TASK TO COMPLETE
Only the lines from the top of the following listing through the line with "export SYNTH_HDL_FRONTEND = slang" belong in your answer, exactly as written.

DATA SHOWN
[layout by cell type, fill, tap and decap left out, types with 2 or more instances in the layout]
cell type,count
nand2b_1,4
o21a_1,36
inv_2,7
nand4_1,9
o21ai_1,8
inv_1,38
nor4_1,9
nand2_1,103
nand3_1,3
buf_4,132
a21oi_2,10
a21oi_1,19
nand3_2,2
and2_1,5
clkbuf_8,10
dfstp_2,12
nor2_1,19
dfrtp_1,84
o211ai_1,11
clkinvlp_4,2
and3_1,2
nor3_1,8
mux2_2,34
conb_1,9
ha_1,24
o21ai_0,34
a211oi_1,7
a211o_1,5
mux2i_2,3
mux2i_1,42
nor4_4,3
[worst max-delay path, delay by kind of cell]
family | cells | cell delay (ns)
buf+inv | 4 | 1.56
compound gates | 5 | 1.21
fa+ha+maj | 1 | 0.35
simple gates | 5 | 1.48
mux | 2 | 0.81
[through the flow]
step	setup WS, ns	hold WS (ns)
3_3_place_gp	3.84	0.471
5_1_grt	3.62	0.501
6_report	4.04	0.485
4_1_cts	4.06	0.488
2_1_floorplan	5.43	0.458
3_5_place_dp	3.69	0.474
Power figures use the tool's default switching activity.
[config.mk]
export PLATFORM = sky130hd
export DESIGN_NAME = fpa_front
export DESIGN_NICKNAME = d
export VERILOG_FILES = /design/src/design/fixed_point_alu_assert.svh /design/src/design/fpa_pkg.sv /design/src/design/fpa_front.sv
export SDC_FILE = /design/constraint.sdc
export NUM_CORES = 2
export LEC_CHECK = 0
export BUFFER_PORTS_ARGS = -buffer_cell sky130_fd_sc_hd__buf_2
export CAP_MARGIN = 10
export CORE_MARGIN = 10
export CORE_UTILIZATION = 47
export DETAILED_ROUTE_END_ITERATION = 8
export PLACE_DENSITY = 0.62
export SYNTH_ARGS = -nofsm -noshare
export SYNTH_HDL_FRONTEND = slang
export SYNTH_SLANG_ARGS = --single-unit
[constraint.sdc]
create_clock -name i_clk -period 17.45 [get_ports i_clk]
set_clock_uncertainty 0.15 [all_clocks]
set_input_delay 3.49 -clock i_clk [delete_from_list [all_inputs] [get_ports i_clk]]
set_output_delay 3.49 -clock i_clk [all_outputs]
set_load 0.005 [all_outputs]
[src/design/fixed_point_alu_assert.svh]
// Assertion macros for the fixed-point ALU.
// Included by the modules that check their own logic; no other dependencies.
`ifndef FIXED_POINT_ALU_ASSERT_SVH
`define FIXED_POINT_ALU_ASSERT_SVH
`ifndef NO_ASSERTIONS
`define FPA_ASSERT_IMPL(label, clk, rst_n, prop, msg) \
    label: assert property (@(posedge clk) disable iff (!rst_n) (prop)) else $error(msg);
`define FPA_ASSERT_RST(label, clk, prop, msg) \
    label: assert property (@(posedge clk) (prop)) else $error(msg);
`else
`define FPA_ASSERT_IMPL(label, clk, rst_n, prop, msg)
`define FPA_ASSERT_RST(label, clk, prop, msg)
`endif
`endif

[src/design/fpa_pkg.sv]
// Shared types, opcodes and constants of the fixed-point ALU.
// No dependencies.
package fpa_pkg;
    localparam int unsigned W = 32;

    typedef enum logic [3:0] {
        OP_ADD = 4'd0, OP_SUB = 4'd1, OP_MUL = 4'd2, OP_DIV = 4'd3,
        OP_GT = 4'd4, OP_LT = 4'd5, OP_GE = 4'd6, OP_LE = 4'd7,
        OP_EQ = 4'd8, OP_NE = 4'd9, OP_MIN = 4'd10, OP_MAX = 4'd11,
        OP_INC = 4'd12, OP_DEC = 4'd13, OP_TOINT = 4'd14, OP_FROMINT = 4'd15
    } t_op;

    typedef enum logic [1:0] {
        ST_OK = 2'd0, ST_OVF = 2'd1, ST_DIVZ = 2'd2
    } t_status;

    // Item travelling down the row of cells.
    typedef struct packed {
        logic          vld;
        logic [W-1:0]  value;
        logic          cmp;
        t_status       status;
        logic          div;    // item still needs division work
        logic          rnd;    // exit cell rounds, signs and saturates quo
        logic          neg;    // result sign for mul and div
        logic [63:0]   rem;    // division partial remainder
        logic [63:0]   num;    // dividend bits still to shift in
        logic [31:0]   den;    // divisor magnitude
        logic [63:0]   quo;    // quotient bits collected so far
    } t_item;
endpackage
===== src/design/fixed_point_alu_assert.svh =====
// Assertion macros for the fixed-point ALU.
// Included by the modules that check their own logic; no other dependencies.
`ifndef FIXED_POINT_ALU_ASSERT_SVH
`define FIXED_POINT_ALU_ASSERT_SVH
`ifndef NO_ASSERTIONS
`define FPA_ASSERT_IMPL(label, clk, rst_n, prop, msg) \
    label: assert property (@(posedge clk) disable iff (!rst_n) (prop)) else $error(msg);
`define FPA_ASSERT_RST(label, clk, prop, msg) \
    label: assert property (@(posedge clk) (prop)) else $error(msg);
`else
`define FPA_ASSERT_IMPL(label, clk, rst_n, prop, msg)
`define FPA_ASSERT_RST(label, clk, prop, msg)
`endif
`endif


===== src/design/fpa_pkg.sv =====
// Shared types, opcodes and constants of the fixed-point ALU.
// No dependencies.
package fpa_pkg;
    localparam int unsigned W = 32;

    typedef enum logic [3:0] {
        OP_ADD = 4'd0, OP_SUB = 4'd1, OP_MUL = 4'd2, OP_DIV = 4'd3,
        OP_GT = 4'd4, OP_LT = 4'd5, OP_GE = 4'd6, OP_LE = 4'd7,
        OP_EQ = 4'd8, OP_NE = 4'd9, OP_MIN = 4'd10, OP_MAX = 4'd11,
        OP_INC = 4'd12, OP_DEC = 4'd13, OP_TOINT = 4'd14, OP_FROMINT = 4'd15
    } t_op;

    typedef enum logic [1:0] {
        ST_OK = 2'd0, ST_OVF = 2'd1, ST_DIVZ = 2'd2
    } t_status;

    // Item travelling down the row of cells.
    typedef struct packed {
        logic          vld;
        logic [W-1:0]  value;
        logic          cmp;
        t_status       status;
        logic          div;    // item still needs division work
        logic          rnd;    // exit cell rounds, signs and saturates quo
        logic          neg;    // result sign for mul and div
        logic [63:0]   rem;    // division partial remainder
        logic [63:0]   num;    // dividend bits still to shift in
        logic [31:0]   den;    // divisor magnitude
        logic [63:0]   quo;    // quotient bits collected so far
    } t_item;
endpackage
**src/prwt_pkg.sv**
```systemverilog
// Package for the PCI range window translation block.
// Holds the item structs, window entry type, state codes and constants.
// Used by pci_range_window_translate; depends on nothing else.
package prwt_pkg;

    localparam int MAX_WINDOWS_DEF = 8;

    localparam logic [31:0] CONF_HDR_BYTES = 32'd256;
    localparam int          IO_BUS_BIT     = 28;

    localparam logic [1:0] SPACE_CONFIG = 2'd0;
    localparam logic [1:0] SPACE_IO     = 2'd1;

    localparam logic [1:0] ST_OK        = 2'd0;
    localparam logic [1:0] ST_CFG_RANGE = 2'd1;
    localparam logic [1:0] ST_NO_WINDOW = 2'd2;

    localparam logic REQ_LOAD      = 1'b0;
    localparam logic REQ_TRANSLATE = 1'b1;

    typedef struct packed {
        logic        req_type;
        logic [2:0]  entry_index;
        logic [31:0] space_word;
        logic [31:0] addr_low;
        logic [31:0] size_word;
        logic [31:0] parent_hi_in;
        logic [31:0] parent_lo_in;
    } req_t;

    typedef struct packed {
        logic [1:0]  status;
        logic [31:0] bus_type;
        logic [31:0] out_addr;
        logic [31:0] out_size;
    } rsp_t;

    typedef struct packed {
        logic [31:0] child_hi;
        logic [31:0] child_lo;
        logic [31:0] size;
        logic [31:0] parent_hi;
        logic [31:0] parent_lo;
    } win_t;

    typedef enum logic [2:0] {
        S_IDLE,
        S_SETUP,
        S_END,
        S_SCAN,
        S_DONE
    } state_t;

endpackage

```
**src/pci_range_window_translate.sv**
```systemverilog
// PCI outbound address window table with a sequential translation search.
// Depends on prwt_pkg for the item structs, state codes and constants.
//
// Usage: the request channel (req_valid, req_ready, req_data) carries two kinds
// of item. A load item writes one window entry into the table memory in the
// cycle it is accepted and gives no result. A translate item gives exactly one
// result on the response channel (rsp_valid, rsp_ready, rsp_data).
// The config channel (cfg_valid, cfg_ready, cfg_data) sets num_ranges; it is
// always ready and should be written only while the block is idle.
// A load item leaves the block idle and ready for another item. A translate
// item goes through the setup and end states, then scans until the first hit
// or until all C = min(num_ranges, MAX_WINDOWS) entries are searched (a config
// offset error skips the scan), and waits in the done state until its result is
// written to the output register. The scan issues one table read per cycle and
// compares each entry once it has passed the read data and stage-2 registers.
// A new item is accepted once the result is in the output register, even while
// it still waits there; a stalled receiver only holds the block when a second
// result is ready to be written.
// Reset clears num_ranges and all control state; the table is undefined
// until loaded and must be loaded before it is searched.
module pci_range_window_translate #(
    parameter int MAX_WINDOWS = prwt_pkg::MAX_WINDOWS_DEF
) (
    input  logic           clk,
    input  logic           rst_n,
    input  logic           req_valid,
    output logic           req_ready,
    input  prwt_pkg::req_t req_data,
    output logic           rsp_valid,
    input  logic           rsp_ready,
    output prwt_pkg::rsp_t rsp_data,
    input  logic           cfg_valid,
    output logic           cfg_ready,
    input  logic [3:0]     cfg_data
);

    localparam int ADDR_W = (MAX_WINDOWS > 1) ? $clog2(MAX_WINDOWS) : 1;
    localparam int CNT_W  = $clog2(MAX_WINDOWS + 1);

    prwt_pkg::state_t state_reg;
    prwt_pkg::state_t state_next;

    prwt_pkg::win_t mem [MAX_WINDOWS];
    prwt_pkg::win_t rd_data_reg;

    logic [3:0]       num_ranges_reg;
    logic [31:0]      req_hi_reg;
    logic [31:0]      req_lo_reg;
    logic [31:0]      req_sz_reg;
    logic [1:0]       space_reg;
    logic             cfg_err_reg;
    logic [31:0]      reg_begin_reg;
    logic [31:0]      reg_end_reg;
    logic [CNT_W-1:0] count_reg;
    logic [CNT_W-1:0] issue_reg;
    logic             s1_valid_reg;
    logic             s2_valid_reg;
    logic             s2_match_reg;
    logic [31:0]      s2_begin_reg;
    logic [31:0]      s2_end_reg;
    logic [31:0]      s2_parent_hi_reg;
    logic [31:0]      s2_parent_lo_reg;
    logic             found_reg;
    logic [31:0]      hit_bus_reg;
    logic [31:0]      hit_addr_reg;
    logic             rsp_valid_reg;
    prwt_pkg::rsp_t   rsp_data_reg;

    logic             in_accept;
    logic             load_we;
    logic             setup_en;
    logic             end_en;
    logic             scan_en;
    logic             rsp_load;
    logic             out_free;
    logic             hit3;
    logic             scan_done;
    logic             is_config;
    logic [1:0]       setup_space;
    logic             setup_cfg;
    logic [31:0]      setup_sz;
    logic [31:0]      setup_begin;
    logic             setup_err;
    logic [CNT_W-1:0] setup_count;
    logic [31:0]      s2_addend;
    logic [31:0]      s2_begin_next;
    logic [31:0]      s2_end_next;
    logic [ADDR_W-1:0] rd_addr;
    logic [ADDR_W-1:0] wr_addr;
    prwt_pkg::rsp_t   rsp_next;

    assign cfg_ready = 1'b1;
    assign rsp_valid = rsp_valid_reg;
    assign rsp_data  = rsp_data_reg;
    assign out_free  = !rsp_valid_reg || rsp_ready;
    assign in_accept = req_valid && req_ready;
    assign load_we   = in_accept && (req_data.req_type == prwt_pkg::REQ_LOAD)
                       && (int'(req_data.entry_index) < MAX_WINDOWS);
    assign wr_addr   = ADDR_W'(req_data.entry_index);
    assign rd_addr   = issue_reg[ADDR_W-1:0];
    assign is_config = (space_reg == prwt_pkg::SPACE_CONFIG);

    assign hit3 = s2_valid_reg && s2_match_reg
                  && (reg_begin_reg >= s2_begin_reg) && (reg_end_reg <= s2_end_reg);
    assign scan_done = (issue_reg >= count_reg) && !s1_valid_reg && !s2_valid_reg;

    always_comb
    begin
        state_next = state_reg;
        unique case (state_reg)
            prwt_pkg::S_IDLE:
            begin
                if (in_accept && (req_data.req_type == prwt_pkg::REQ_TRANSLATE))
                begin
                    state_next = prwt_pkg::S_SETUP;
                end
            end
            prwt_pkg::S_SETUP:
            begin
                state_next = setup_err ? prwt_pkg::S_DONE : prwt_pkg::S_END;
            end
            prwt_pkg::S_END:
            begin
                state_next = prwt_pkg::S_SCAN;
            end
            prwt_pkg::S_SCAN:
            begin
                if (hit3 || scan_done)
                begin
                    state_next = prwt_pkg::S_DONE;
                end
            end
            prwt_pkg::S_DONE:
            begin
                if (out_free)
                begin
                    state_next = prwt_pkg::S_IDLE;
                end
            end
            default:
            begin
                state_next = prwt_pkg::S_IDLE;
            end
        endcase
    end

    always_comb
    begin
        req_ready = 1'b0;
        setup_en  = 1'b0;
        end_en    = 1'b0;
        scan_en   = 1'b0;
        rsp_load  = 1'b0;
        unique case (state_reg)
            prwt_pkg::S_IDLE:  req_ready = 1'b1;
            prwt_pkg::S_SETUP: setup_en  = 1'b1;
            prwt_pkg::S_END:   end_en    = 1'b1;
            prwt_pkg::S_SCAN:  scan_en   = 1'b1;
            prwt_pkg::S_DONE:  rsp_load  = out_free;
            default:           req_ready = 1'b0;
        endcase
    end

    always_comb
    begin
        setup_space = req_hi_reg[25:24];
        setup_cfg   = (setup_space == prwt_pkg::SPACE_CONFIG);
        setup_err   = setup_cfg && (req_lo_reg > prwt_pkg::CONF_HDR_BYTES);
        setup_begin = setup_cfg ? (req_lo_reg + req_hi_reg) : req_lo_reg;
        if (setup_cfg && ((req_sz_reg == 32'd0) || (req_sz_reg > prwt_pkg::CONF_HDR_BYTES)))
        begin
            setup_sz = prwt_pkg::CONF_HDR_BYTES;
        end
        else
        begin
            setup_sz = req_sz_reg;
        end
        if (int'(num_ranges_reg) > MAX_WINDOWS)
        begin
            setup_count = CNT_W'(MAX_WINDOWS);
        end
        else
        begin
            setup_count = CNT_W'(num_ranges_reg);
        end
    end

    always_comb
    begin
        s2_addend     = is_config ? rd_data_reg.child_hi : 32'd0;
        s2_begin_next = rd_data_reg.child_lo + s2_addend;
        s2_end_next   = rd_data_reg.child_lo + s2_addend + rd_data_reg.size - 32'd1;
    end

    always_comb
    begin
        rsp_next = '0;
        if (cfg_err_reg)
        begin
            rsp_next.status = prwt_pkg::ST_CFG_RANGE;
        end
        else if (!found_reg)
        begin
            rsp_next.status = prwt_pkg::ST_NO_WINDOW;
        end
        else
        begin
            rsp_next.status   = prwt_pkg::ST_OK;
            rsp_next.bus_type = hit_bus_reg;
            rsp_next.out_addr = hit_addr_reg;
            rsp_next.out_size = req_sz_reg;
        end
    end

    always_ff @(posedge clk)
    begin
        if (load_we)
        begin
            mem[wr_addr] <= '{child_hi:  req_data.space_word,
                              child_lo:  req_data.addr_low,
                              size:      req_data.size_word,
                              parent_hi: req_data.parent_hi_in,
                              parent_lo: req_data.parent_lo_in};
        end
        rd_data_reg <= mem[rd_addr];
    end

    always_ff @(posedge clk)
    begin
        if (in_accept)
        begin
            req_hi_reg <= req_data.space_word;
            req_lo_reg <= req_data.addr_low;
            req_sz_reg <= req_data.size_word;
        end
        if (setup_en)
        begin
            space_reg     <= setup_space;
            reg_begin_reg <= setup_begin;
            req_sz_reg    <= setup_sz;
            count_reg     <= setup_count;
        end
        if (end_en)
        begin
            reg_end_reg <= reg_begin_reg + req_sz_reg - 32'd1;
        end
        s2_match_reg     <= (rd_data_reg.child_hi[25:24] == space_reg);
        s2_begin_reg     <= s2_begin_next;
        s2_end_reg       <= s2_end_next;
        s2_parent_hi_reg <= rd_data_reg.parent_hi;
        s2_parent_lo_reg <= rd_data_reg.parent_lo;
        if (scan_en && hit3)
        begin
            hit_bus_reg  <= s2_parent_hi_reg
                            | ((space_reg == prwt_pkg::SPACE_IO)
                               ? (32'd1 << prwt_pkg::IO_BUS_BIT) : 32'd0);
            hit_addr_reg <= reg_begin_reg - s2_begin_reg + s2_parent_lo_reg;
        end
        if (rsp_load)
        begin
            rsp_data_reg <= rsp_next;
        end
    end

    always_ff @(posedge clk or negedge rst_n)
    begin
        if (!rst_n)
        begin
            state_reg      <= prwt_pkg::S_IDLE;
            num_ranges_reg <= 4'd0;
            cfg_err_reg    <= 1'b0;
            issue_reg      <= '0;
            s1_valid_reg   <= 1'b0;
            s2_valid_reg   <= 1'b0;
            found_reg      <= 1'b0;
            rsp_valid_reg  <= 1'b0;
        end
        else
        begin
            state_reg <= state_next;
            if (cfg_valid && cfg_ready)
            begin
                num_ranges_reg <= cfg_data;
            end
            if (setup_en)
            begin
                cfg_err_reg <= setup_err;
                found_reg   <= 1'b0;
                issue_reg   <= '0;
            end
            if (scan_en)
            begin
                s1_valid_reg <= (issue_reg < count_reg);
                s2_valid_reg <= s1_valid_reg;
                if (issue_reg < count_reg)
                begin
                    issue_reg <= issue_reg + CNT_W'(1);
                end
                if (hit3)
                begin
                    found_reg <= 1'b1;
                end
            end
            else
            begin
                s1_valid_reg <= 1'b0;
                s2_valid_reg <= 1'b0;
            end
            if (rsp_load)
            begin
                rsp_valid_reg <= 1'b1;
            end
            else if (rsp_ready)
            begin
                rsp_valid_reg <= 1'b0;
            end
        end
    end

`ifndef SYNTHESIS
    a_ready_no_scan: assert property (@(posedge clk) disable iff (!rst_n)
        req_ready |-> (!s1_valid_reg && !s2_valid_reg))
        else $error("Request taken while the table scan is still active.");

    a_issue_bound: assert property (@(posedge clk) disable iff (!rst_n)
        (state_reg == prwt_pkg::S_SCAN) |-> (issue_reg <= count_reg))
        else $error("Scan read index ran past the entry count.");

    a_count_bound: assert property (@(posedge clk) disable iff (!rst_n)
        (state_reg == prwt_pkg::S_SCAN) |-> (int'(count_reg) <= MAX_WINDOWS))
        else $error("Entry count exceeds the table depth.");

    a_error_zero: assert property (@(posedge clk) disable iff (!rst_n)
        (rsp_valid && (rsp_data.status != prwt_pkg::ST_OK))
        |-> ((rsp_data.bus_type == 32'd0) && (rsp_data.out_addr == 32'd0)
             && (rsp_data.out_size == 32'd0)))
        else $error("Error item carries nonzero result fields.");

    a_rsp_after_done: assert property (@(posedge clk) disable iff (!rst_n)
        $rose(rsp_valid) |-> $past(state_reg == prwt_pkg::S_DONE))
        else $error("Result item raised outside the completion state.");
`endif

endmodule

```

FINAL ANSWER
[layout by cell type, fill, tap and decap left out, types with 2 or more instances in the layout]
cell type,count
nand2b_1,4
o21a_1,36
inv_2,7
nand4_1,9
o21ai_1,8
inv_1,38
nor4_1,9
nand2_1,103
nand3_1,3
buf_4,132
a21oi_2,10
a21oi_1,19
nand3_2,2
and2_1,5
clkbuf_8,10
dfstp_2,12
nor2_1,19
dfrtp_1,84
o211ai_1,11
clkinvlp_4,2
and3_1,2
nor3_1,8
mux2_2,34
conb_1,9
ha_1,24
o21ai_0,34
a211oi_1,7
a211o_1,5
mux2i_2,3
mux2i_1,42
nor4_4,3
[worst max-delay path, delay by kind of cell]
family | cells | cell delay (ns)
buf+inv | 4 | 1.56
compound gates | 5 | 1.21
fa+ha+maj | 1 | 0.35
simple gates | 5 | 1.48
mux | 2 | 0.81
[through the flow]
step	setup WS, ns	hold WS (ns)
3_3_place_gp	3.84	0.471
5_1_grt	3.62	0.501
6_report	4.04	0.485
4_1_cts	4.06	0.488
2_1_floorplan	5.43	0.458
3_5_place_dp	3.69	0.474
Power figures use the tool's default switching activity.
[config.mk]
export PLATFORM = sky130hd
export DESIGN_NAME = fpa_front
export DESIGN_NICKNAME = d
export VERILOG_FILES = /design/src/design/fixed_point_alu_assert.svh /design/src/design/fpa_pkg.sv /design/src/design/fpa_front.sv
export SDC_FILE = /design/constraint.sdc
export NUM_CORES = 2
export LEC_CHECK = 0
export BUFFER_PORTS_ARGS = -buffer_cell sky130_fd_sc_hd__buf_2
export CAP_MARGIN = 10
export CORE_MARGIN = 10
export CORE_UTILIZATION = 47
export DETAILED_ROUTE_END_ITERATION = 8
export PLACE_DENSITY = 0.62
export SYNTH_ARGS = -nofsm -noshare
export SYNTH_HDL_FRONTEND = slang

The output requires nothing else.